3. Don’t buy a cheap mattress. Not all expensive mattresses are good, and not all bargain ones are bad. But do your research and get a good one. One-third of your life is spent sleeping, so proper rest is important.

I once heard a man asked if he woke up grumpy in the morning. He said, “No, I let her sleep as long as she wants.” Maybe if he’d spent a little more money on a good mattress, she wouldn’t have been so grumpy.

4. Don’t buy the one-ply toilet paper. I’ve read several Internet surveys about this, and of course everything you find online is true. People who have one-ply paper in their homes use three times as much and spend more money on toilet paper overall.

People who use one-ply paper are 87 percent more likely to have anger issues. And who wants a family full of anger management problems? Put your money where it counts and switch to two-ply.

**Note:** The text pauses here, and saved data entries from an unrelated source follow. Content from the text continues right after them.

--- src/rtl/cv32e40px_x_issue_arb.sv ---
`default_nettype none
// ============================================================================
// Module   : cv32e40px_x_issue_arb
// Brief    : Shares one CORE-V-XIF coprocessor between NUM_REQ cores: issue
//            arbitration, ID renaming, commit generation and result routing.
// Revision : 1.0 - initial release
// ============================================================================
module cv32e40px_x_issue_arb #(
    parameter int NUM_REQ   = 2,
    parameter int PAYLOAD_W = 64,
    parameter int RES_W     = 32
) (
    input  logic                               clk_i,
    input  logic                               rst_ni,
    input  logic [NUM_REQ-1:0]                 req_issue_valid_i,
    output logic [NUM_REQ-1:0]                 req_issue_ready_o,
    input  logic [NUM_REQ-1:0][3:0]            req_issue_id_i,
    input  logic [NUM_REQ-1:0][PAYLOAD_W-1:0]  req_issue_payload_i,
    output logic                               req_issue_resp_accept_o,
    output logic                               req_issue_resp_writeback_o,
    output logic                               cop_issue_valid_o,
    input  logic                               cop_issue_ready_i,
    output logic [3:0]                         cop_issue_id_o,
    output logic [PAYLOAD_W-1:0]               cop_issue_payload_o,
    input  logic                               cop_issue_resp_accept_i,
    input  logic                               cop_issue_resp_writeback_i,
    output logic                               cop_commit_valid_o,
    output logic [3:0]                         cop_commit_id_o,
    output logic                               cop_commit_kill_o,
    input  logic                               cop_result_valid_i,
    output logic                               cop_result_ready_o,
    input  logic [3:0]                         cop_result_id_i,
    input  logic [RES_W-1:0]                   cop_result_payload_i,
    output logic [NUM_REQ-1:0]                 req_result_valid_o,
    input  logic [NUM_REQ-1:0]                 req_result_ready_i,
    output logic [3:0]                         req_result_id_o,
    output logic [RES_W-1:0]                   req_result_payload_o,
    output logic [4:0]                         occupancy_o,
    output logic                               err_orphan_o
);

    localparam int              c_own_w = (NUM_REQ > 1) ? $clog2(NUM_REQ) : 1;
    localparam int              c_depth = 16;
    localparam logic [c_own_w-1:0] c_last = c_own_w'(NUM_REQ - 1);

    logic [c_own_w-1:0] r_rr;
    logic [c_own_w-1:0] r_lock_gnt;
    logic               r_lock;
    logic [3:0]         r_next_id;
    logic [c_depth-1:0] r_tbl_valid;
    logic [c_own_w-1:0] r_tbl_owner [c_depth];
    logic [3:0]         r_tbl_orig  [c_depth];
    logic [4:0]         r_occ;
    logic               r_err_orphan;

    logic [c_own_w-1:0] w_cand;
    logic [c_own_w-1:0] w_rr_gnt;
    logic               w_found;
    logic [c_own_w-1:0] w_grant;
    logic               w_full;
    logic               w_hs;
    logic               w_alloc;
    logic               w_res_hit;
    logic [c_own_w-1:0] w_res_owner;
    logic               w_free;
    logic               w_orphan;

    // First requester at or after r_rr, scanning circularly.
    always_comb begin
        w_rr_gnt = r_rr;
        w_found  = 1'b0;
        w_cand   = '0;
        for (int i = 0; i < NUM_REQ; i++) begin
            w_cand = c_own_w'((int'(r_rr) + i) % NUM_REQ);
            if (!w_found && req_issue_valid_i[w_cand]) begin
                w_rr_gnt = w_cand;
                w_found  = 1'b1;
            end
        end
    end

    assign w_grant           = r_lock ? r_lock_gnt : w_rr_gnt;
    assign w_full            = r_tbl_valid[r_next_id];
    assign cop_issue_valid_o = (|req_issue_valid_i) & ~w_full;
    assign w_hs              = cop_issue_valid_o & cop_issue_ready_i;
    assign w_alloc           = w_hs & cop_issue_resp_accept_i;

    always_comb begin
        req_issue_ready_o = '0;
        if (cop_issue_valid_o) begin
            req_issue_ready_o[w_grant] = cop_issue_ready_i;
        end
    end

    assign cop_issue_id_o             = r_next_id;
    assign cop_issue_payload_o        = cop_issue_valid_o ? req_issue_payload_i[w_grant] : '0;
    assign req_issue_resp_accept_o    = cop_issue_resp_accept_i;
    assign req_issue_resp_writeback_o = cop_issue_resp_writeback_i;
    assign cop_commit_valid_o         = w_hs;
    assign cop_commit_id_o            = r_next_id;
    assign cop_commit_kill_o          = 1'b0;

    assign w_res_hit   = r_tbl_valid[cop_result_id_i];
    assign w_res_owner = r_tbl_owner[cop_result_id_i];

    // Results for unknown IDs are swallowed so the coprocessor never stalls.
    always_comb begin
        req_result_valid_o = '0;
        cop_result_ready_o = 1'b0;
        req_result_id_o    = '0;
        if (cop_result_valid_i) begin
            if (w_res_hit) begin
                req_result_valid_o[w_res_owner] = 1'b1;
                cop_result_ready_o              = req_result_ready_i[w_res_owner];
                req_result_id_o                 = r_tbl_orig[cop_result_id_i];
            end else begin
                cop_result_ready_o = 1'b1;
            end
        end
    end

    assign req_result_payload_o = cop_result_payload_i;
    assign w_free   = cop_result_valid_i & w_res_hit & req_result_ready_i[w_res_owner];
    assign w_orphan = cop_result_valid_i & ~w_res_hit;

    always_ff @(posedge clk_i or negedge rst_ni) begin
        if (!rst_ni) begin
            r_rr         <= '0;
            r_lock       <= 1'b0;
            r_lock_gnt   <= '0;
            r_next_id    <= '0;
            r_tbl_valid  <= '0;
            r_occ        <= '0;
            r_err_orphan <= 1'b0;
        end else begin
            r_err_orphan <= w_orphan;
            r_occ        <= r_occ + {4'd0, w_alloc} - {4'd0, w_free};
            if (w_hs) begin
                r_lock    <= 1'b0;
                r_rr      <= (w_grant == c_last) ? '0 : w_grant + 1'b1;
                r_next_id <= r_next_id + 4'd1;
            end else if (cop_issue_valid_o) begin
                r_lock     <= 1'b1;
                r_lock_gnt <= w_grant;
            end
            // Alloc target is never valid and free target always is, so they differ.
            if (w_free) begin
                r_tbl_valid[cop_result_id_i] <= 1'b0;
            end
            if (w_alloc) begin
                r_tbl_valid[r_next_id] <= 1'b1;
            end
        end
    end

    always_ff @(posedge clk_i) begin
        if (w_alloc) begin
            r_tbl_owner[r_next_id] <= w_grant;
            r_tbl_orig[r_next_id]  <= req_issue_id_i[w_grant];
        end
    end

    assign occupancy_o  = r_occ;
    assign err_orphan_o = r_err_orphan;

endmodule
`default_nettype wire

5. Don’t skimp on tools. At times, I’ve been the recipient of the thoughtful gift of cheap tools. They don’t work, and any job you use them on takes twice as long. I don’t want my surgeon using equipment he bought from Tools R Us, and I don’t want tools like that, either.

6. Don’t skimp on car maintenance. My Irish grandfather said, “Take care of your equipment, and your equipment will take care of you.” When he shared this advice with me, he was sharpening a big machete. Even as a young boy, I was smart enough not to argue.

7. Wear good shoes. Yes, they cost a few dollars more, but you’ll enjoy the benefits for years. The average person walks around 7,500 steps a day. If you live to be 80, you’ll have walked 216,262,550 steps in your lifetime.

The better you take care of your foundation, the better the rest of your body will do. That bit of wisdom was given to me by the “On to Glory Sunday School Class.” They should know. They’ve already walked 216,262,499 steps.

8. Don’t buy a cheap toothbrush. If I have to tell you why, you’re probably sipping milk out of a cup without a straw.

9. Don’t skimp on taking pictures of your family. I grew up with a mom who didn’t like having her picture taken. When she died early and unexpectedly, we couldn’t find a recent picture of her. To this day, I wish I had a picture of my mom before her death. Take lots of pictures, and take them often. You don’t have to post them all on Facebook, but when you need one, you’ll have it.

10. Last and not least, but most important: Don’t skimp on time with your children. They equate love with time, and they need both quantity and quality. That’s what excites me most about the climb up Mount Kilimanjaro: the amount of quality time I’ll have with my son.

It’s never too late to start spending quality time with your children. In fact, I think God invented eternity so He could have both quantity and quality of time with His children. And we never want to skimp on following His example.